Exercise description:
Only one number is expected here, namely how many lines of the entries below hold the string "take".

▼

File: src/hw/rtl/sdpc_pkg.sv
`default_nettype none
package sdpc_pkg;

    localparam int ANGLE_ITERATIONS = 16;
    localparam int CORDIC_STEPS = (ANGLE_ITERATIONS > 24) ? 24 : ANGLE_ITERATIONS;
    localparam int CORDIC_LAT = CORDIC_STEPS + 2;
    localparam int DIV_STAGES = 25;
    localparam int SQRT_STAGES = 13;
    localparam int BACK_LAT = DIV_STAGES + SQRT_STAGES;
    localparam int FRONT_LAT = 3;
    localparam int PIPE_LAT = FRONT_LAT + BACK_LAT;
    localparam int HEAD_PAD = BACK_LAT - CORDIC_LAT;
    localparam int CW = 27;
    localparam int AW = 33;

    typedef enum logic [1:0] {
        TURN_NONE  = 2'd0,
        TURN_LEFT  = 2'd1,
        TURN_RIGHT = 2'd2
    } cam_t;

    typedef enum logic [1:0] {
        REG_LEFT_DZ  = 2'd0,
        REG_RIGHT_DZ = 2'd1,
        REG_CAM_INV  = 2'd2
    } reg_idx_t;

    typedef struct packed {
        logic signed [15:0] x;
        logic signed [15:0] y;
        logic [30:0]        xsq;
        logic [30:0]        ysq;
        logic [31:0]        s;
        logic [12:0]        xmag;
        logic [12:0]        ymag;
        logic               big;
        logic               dead;
        cam_t               cam;
    } front_t;

    function automatic logic [29:0] atan_entry(input logic [4:0] idx);
        logic [29:0] v;
        case (idx)
            5'd0:  v = 30'h20000000;
            5'd1:  v = 30'h12E4051E;
            5'd2:  v = 30'h09FB385B;
            5'd3:  v = 30'h051111D4;
            5'd4:  v = 30'h028B0D43;
            5'd5:  v = 30'h0145D7E1;
            5'd6:  v = 30'h00A2F61E;
            5'd7:  v = 30'h00517C55;
            5'd8:  v = 30'h0028BE53;
            5'd9:  v = 30'h00145F2F;
            5'd10: v = 30'h000A2F98;
            5'd11: v = 30'h000517CC;
            5'd12: v = 30'h00028BE6;
            5'd13: v = 30'h000145F3;
            5'd14: v = 30'h0000A2F9;
            5'd15: v = 30'h0000517C;
            5'd16: v = 30'h000028BE;
            5'd17: v = 30'h0000145F;
            5'd18: v = 30'h00000A2F;
            5'd19: v = 30'h00000517;
            5'd20: v = 30'h0000028B;
            5'd21: v = 30'h00000145;
            5'd22: v = 30'h000000A2;
            5'd23: v = 30'h00000051;
            default: v = 30'h0;
        endcase
        return v;
    endfunction

endpackage
`default_nettype wire

File: src/hw/rtl/sdpc_div.sv
`default_nettype none
module sdpc_div (
    input  wire logic        aclk,
    input  wire logic        ce,
    input  wire logic [30:0] num,
    input  wire logic [31:0] den,
    output logic [24:0]      quo
);
    import sdpc_pkg::*;

    logic [32:0] rem_reg [DIV_STAGES];
    logic [31:0] den_reg [DIV_STAGES];
    logic [24:0] quo_reg [DIV_STAGES];

    // quotient of (num << 24) / den, one bit per stage, MSB first
    for (genvar k = 0; k < DIV_STAGES; k++) begin : g_stage
        logic [32:0] rem_in;
        logic [31:0] den_in;
        logic [24:0] quo_in;
        logic        take;
        if (k == 0) begin : g_first
            assign rem_in = {2'b0, num};
            assign den_in = den;
            assign quo_in = '0;
        end else begin : g_next
            assign rem_in = {rem_reg[k-1][31:0], 1'b0};
            assign den_in = den_reg[k-1];
            assign quo_in = quo_reg[k-1];
        end
        assign take = rem_in >= {1'b0, den_in};
        always_ff @(posedge aclk) begin
            if (ce) begin
                rem_reg[k] <= take ? (rem_in - {1'b0, den_in}) : rem_in;
                den_reg[k] <= den_in;
                quo_reg[k] <= quo_in | (25'(take) << (DIV_STAGES - 1 - k));
            end
        end
    end

    assign quo = quo_reg[DIV_STAGES-1];

endmodule
`default_nettype wire

File: config.mk
export PLATFORM = sky130hd
export DESIGN_NAME = sdpc_div
export DESIGN_NICKNAME = d
export VERILOG_FILES = /design/src/hw/rtl/sdpc_pkg.sv /design/src/hw/rtl/sdpc_div.sv
export SDC_FILE = /design/constraint.sdc
export NUM_CORES = 2
export LEC_CHECK = 0
export BUFFER_PORTS_ARGS = -buffer_cell sky130_fd_sc_hd__buf_2
export CORE_ASPECT_RATIO = 0.8
export CORE_UTILIZATION = 50
export CTS_CLUSTER_DIAMETER = 120
export DETAILED_ROUTE_END_ITERATION = 10
export GPL_ROUTABILITY_DRIVEN = 0
export PLACE_DENSITY = 0.78
export SYNTH_ARGS = -nofsm -noshare
export SYNTH_HDL_FRONTEND = slang
export SYNTH_SLANG_ARGS = --single-unit
File: constraint.sdc
create_clock -name aclk -period 3.8 [get_ports aclk]
set_input_delay 0.19 -clock aclk [delete_from_list [all_inputs] [get_ports aclk]]
set_output_delay 0.19 -clock aclk [all_outputs]
set_load 0.03 [all_outputs]
Word level (Yosys, flattened, before mapping)
Memories as Yosys holds them, arrays and structs flattened.
Index checks and enable logic that the tools add are counted.
Widths: inputs -> output; s select.
{"block": "totals", "ff_bits": 0, "memories": 3, "mem_bits_rw": 2250, "wordCells": 104}
{"block": "op_classes", "n_addsub": 25, "order_cmp": 25, "n_mux": 27, "n_bitwise": 24}
{"memory": "rem_reg", "depth": 25, "word_bits": 33, "read_ports": 24, "rd_clocked_by_memory_dff": 0, "wr": 25, "line_no": "sdpc_div.sv:11", "source": "logic [32:0] rem_reg [DIV_STAGES];"}
{"memory": "den_reg", "depth": 25, "word_bits": 32, "read_ports": 24, "rd_clocked_by_memory_dff": 0, "wr": 25, "line_no": "sdpc_div.sv:12", "source": "logic [31:0] den_reg [DIV_STAGES];"}
{"memory": "quo_reg", "depth": 25, "word_bits": 25, "read_ports": 25, "rd_clocked_by_memory_dff": 0, "wr": 25, "line_no": "sdpc_div.sv:13", "source": "logic [24:0] quo_reg [DIV_STAGES];"}
{"op": "$mux 33", "n": 25}
{"op": "$ge 33x32->1", "n": 24}
{"op": "$sub 33x32->33", "n": 24}
{"op": "$sub 31x32->33", "n": 1}
{"op": "$ge 31x32->1", "n": 1}
{"op": "$or 25x1->25", "n": 1}
{"op": "$or 25x10->25", "n": 1}
{"op": "$or 25x11->25", "n": 1}
{"op": "$or 25x12->25", "n": 1}
{"op": "$or 25x13->25", "n": 1}
{"op": "$or 25x14->25", "n": 1}
{"op": "$or 25x15->25", "n": 1}
{"op": "$or 25x16->25", "n": 1}
{"op": "$or 25x17->25", "n": 1}
{"op": "$or 25x18->25", "n": 1}
{"op": "$or 25x19->25", "n": 1}
{"op": "$or 25x2->25", "n": 1}
{"op": "$or 25x20->25", "n": 1}
{"op": "$or 25x21->25", "n": 1}
{"op": "$or 25x22->25", "n": 1}
{"op": "$or 25x23->25", "n": 1}
{"op": "$or 25x24->25", "n": 1}
{"op": "$or 25x3->25", "n": 1}
{"op": "$or 25x4->25", "n": 1}
{"op": "6 further kinds", "n": 7}

Depth between registers and ports, before layout
An unclocked memory read counts as a cell.
{"block": "depth", "depth_word": 3, "depth_mapped": 16, "ltp_nobuf": 14}

Least setup slack after synthesis
Ideal clock, no wire load.
{"block": "synth_path", "path_kind": "register to register", "startpoint": "mem rem_reg[9][2] (netlist: rem_reg[1][35])", "endpoint": "mem rem_reg[10][5] (netlist: rem_reg[1][71]), data pin", "t_arrival_ps": 3345, "required_time_ps": 3540, "stages_incl_launch_ff": 14, "n_path_buf": 1, "setup_slack_ps": 195, "setup_time_ps": 260, "cell_sequence": "edfxtp_1 ha_1 a21o_1 a21oi_2 a21oi_2 nor4b_2 or2_1 o311a_1 nor2_1 a2111oi_4 a21oi_2 a2111oi_4 buf_6 mux2_4"}
{"element": "start: declaration", "line_no": "sdpc_div.sv:11"}

==> reports/results.tsv <==
metric	value	unit
drc	0	
ys_warn_count	0	
first_pass_iters	6	
grt_setup_unrepaired	true	
swShare	38.2	%
r2r_slack	-0.06	ns
drv_cap	0	
ys_ff_latch	1861	
wl	262000	um
initialDrtViolationCount	8721	
max_freq	259	MHz
finalNetCount	10600	
critPathCaptureType	register	
grt_max_degree	178	
skew	0.0704	ns
slew_viol_final	0	
drive_gt1_share	13.0	%
rows	150	
slowest_stage	edfxtp_1	
hold_viol_final	0	
p_int	65300	uW
die-area	0.214	mm2
yosysSeqAreaShare	52.8	%
port_buffers	89	
dpl_cell_area	0.112	mm2
finalInstanceArea	0.120	mm2
power_density	883	mW/mm2
antenna_left	0	
synth_edf_count	1861	
avgSynthCellArea	11.4	um2
violations	setup timing	
crit_arrival	4.43	ns
syn_inst	9264	
pin_count	90	
fin_crit	3.86	ns
core	0.210	mm2
clkTransAtPathRegs	0.07	ns
cts_root_buf	clkbuf_16	
synth_nets	10200	
cts_buffers	191	
comb_power_share	49.3	%
cts.sinks	1861	
grt_overflow	0	
grt_usage	23.6	%
min_path_type	input pin to register	
n_fill_cell	16200	
path_max_fanout	15	
vias	75800	
status	finished, violations left	
tightest_slew	1.10	ns
path_delay_family	compound AO/OA/AOI/OAI gates	
async_flop_share	0	%
dpl.hpwl	189000	um
synth.distinct_cells	97	
worstRegToRegCells	15	
cpPeakStageDelay	0.47	ns
cp.required	4.37	ns
switchingPower	40400	uW
initial_utilization	50.5	%
clkPwrFrac	17.7	%
die_y	414	um
max_slew_margin	26.5	%
path_class	register to register	
grt_pass1_wl	399000	um
clockBufferDepth	4	
path_cells	ha_1 > a21o_1 > a21o_1 > a21oi_1 > o22ai_1 > or3_1 > o221a_2 > o21a_1 > nor2_4 > o41ai_4 > buf_4 > buf_12 > buf_4 > nor2_1 > a21oi_2	
startpoint_type	register	
ys.flop_type	edfxtp_1	
holdPathEnd	den_reg[0][10]	
via_per_inst	5.96	
cts_tree	built	
antenna_found_initial	9	
path_buf_inv	3	
die_w	516	um
reg2reg_from	rem_reg[0][109]	
setup_slack	-0.0621	ns
finalSetupViolations	6	
h-tree-depth	4	
grt_pass1_vias	71700	
worstHoldPathCells	2	
holdCritStartpoint	den[10]	
synthToLayoutAreaGrowth	13.1	%
clock_latency	0.86	ns
leakage	0.0496	uW
routedWlPerCell	20.6	um
period_share	102	%
reg2reg_to	rem_reg[0][152]	
syn_area	0.106	mm2
peakVddDrop	0.879	mV
power_frac_seq	33.0	%
finalSetupTns	-0.236	ns
-- cell usage after synthesis, types with 10 or more instances --
master	count	area share [%]
o22ai_1	13	0.077
a31oi_1	71	0.42
o31a_1	26	0.22
o21ai_1	16	0.076
and3_1	66	0.39
xnor2_1	374	3.1
a31o_2	14	0.12
and2_1	39	0.23
buf_4	10	0.071
a211oi_1	53	0.38
a221oi_1	22	0.18
a21o_1	417	3.0
nand2b_1	119	0.70
mux2_4	26	0.37
fa_1	24	0.45
a21boi_0	29	0.21
mux2i_1	24	0.23
mux2_2	359	3.8
nor4_1	30	0.18
o21bai_1	87	0.62
or4_1	18	0.13
or2_2	27	0.16
nor2b_1	126	0.74
inv_1	1004	3.6
a211o_1	18	0.15
nand4_1	115	0.68
o2111ai_1	12	0.099
xor2_1	254	2.1
edfxtp_1	1861	53
clkbuf_1	124	0.44
nor3_1	117	0.55
o21a_1	123	0.87
or3_1	43	0.25
o21ai_0	582	2.8
a311oi_1	16	0.13
nor2_1	470	1.7
ha_1	798	9.4
a21oi_1	676	3.2
buf_2	46	0.22
o211ai_1	31	0.22
nand2_1	586	2.1
o41ai_1	13	0.11
nand3_1	131	0.62
a2111oi_0	22	0.18
o31ai_1	45	0.32
-- per-layer routing --
layer / up-vias / GRT usage (%) / routed length (um)
met5: - / 0 / 68
met2: 3833 / 35.6 / 113000
li1: 35000 / - / -
met3: 585 / 5.66 / 29400
met4: 10 / 6.96 / 8080
met1: 36400 / 33.7 / 112000
-- per-stage QoR --
| stage | total power [uW] | setup WS, ns | util, % | instances | hold WS [ns] |
|---|---|---|---|---|---|
| global placement | 81200 | -0.0656 | 53.2 | 12200 | 0.384 |
| detailed placement | 83200 | -0.139 | 53.2 | 12200 | 0.385 |
| global route | 112000 | -0.0660 | 57.1 | 12700 | 0.0425 |
| floorplan | 69400 | 0.195 | - | 9264 | 0.289 |
| finish | 106000 | -0.0621 | 57.1 | 12700 | 0.0712 |
| CTS | 103000 | 0.00166 | 56.5 | 12700 | 0.0280 |
-- layout make-up --
cell class	instances	area (um2)	share of cell area, %
sequential	1861	55900	46.7
multi-input combinational	6206	46200	38.6
clock buffer	226	4970	4.15
timing repair buffer	484	4270	3.56
inverter	1007	3780	3.16
tap	2812	3520	2.94
clock inverter	111	1120	0.937
antenna	2	5.00	0.00418
-- cells by family after synthesis --
group / count (synthesis) / share of synthesized area, %
AO/OA/AOI/OAI: 2414 / 14.6
XOR/XNOR: 628 / 5.19
adder cells (fa/ha/maj): 822 / 9.88
buffers and inverters: 1197 / 4.38
flip-flops: 1861 / 52.8
multiplexers: 415 / 4.48
AND/OR/NAND/NOR: 1927 / 8.71
-- worst reg2reg max path: cells and delay by family (launching register included) --
family          cells  cell delay [ns]
flops               1             0.47
buf+inv             3             0.54
fa+ha+maj           1             0.31
compound gates      8             1.52
simple gates        3             0.72
-- timing repair --
| action | 4_1_cts | 5_1_grt |
|---|---|---|
| cloned | 1 | 13 |
| endpoints found under the setup margin | 208 | 623 |
| pin swaps | 6 | 52 |
| resized for setup | 26 | 172 |
| endpoints found under the hold margin | 219 | 0 |
| hold buffers | 64 | 0 |
| buffers inserted | 5 | 43 |
-- power by group through the flow --
stage / clock network, uW / registers, uW / logic, uW
finish: 18700 / 34900 / 52200
global route: 19700 / 35200 / 56600
CTS: 19000 / 34600 / 49200
detailed placement: 0 / 34900 / 48300
global placement: 0 / 34900 / 46300
floorplan: 0 / 32800 / 36600
-- cells in the final DEF, fill, tap and decap left out, types with 26 or more instances in the layout --
cell type,count
edfxtp_1,1861
inv_1,1003
ha_1,781
a21oi_1,659
nand2_1,585
o21ai_0,546
nor2_1,468
a21o_1,417
xnor2_1,374
mux2_2,359
buf_4,279
xor2_1,254
clkbuf_16,206
nand3_1,128
nor2b_1,125
o21a_1,120
nand2b_1,119
nand4_1,115
nor3_1,110
buf_2,88
o21bai_1,85
a31oi_1,67
and3_1,66
dlygate4sd3_1,64
o21ai_1,44
or3_1,43
a211oi_1,43
and2_1,39
o31ai_1,37
buf_12,35
mux2_4,32
clkinv_1,32
clkbuf_1,32
o211ai_1,31
or2_2,27
nor4_1,26
o31a_1,26
clkinv_2,26
-- worst max path at each step --
stage                          from              end  slack [ns]  cells past startpoint
CTS                  rem_reg[1][35]   rem_reg[1][70]       0.002                     14
global route         den_reg[1][32]   rem_reg[1][94]       -0.07                     11
detailed placement  rem_reg[1][166]  rem_reg[1][228]       -0.14                     13
floorplan            rem_reg[1][35]   rem_reg[1][71]        0.19                     13
finish              rem_reg[0][109]  rem_reg[0][152]       -0.06                     15
global placement     rem_reg[1][35]   rem_reg[1][69]       -0.07                     13
No activity file was read; power rests on OpenSTA's default activity.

▲

Task answer:
4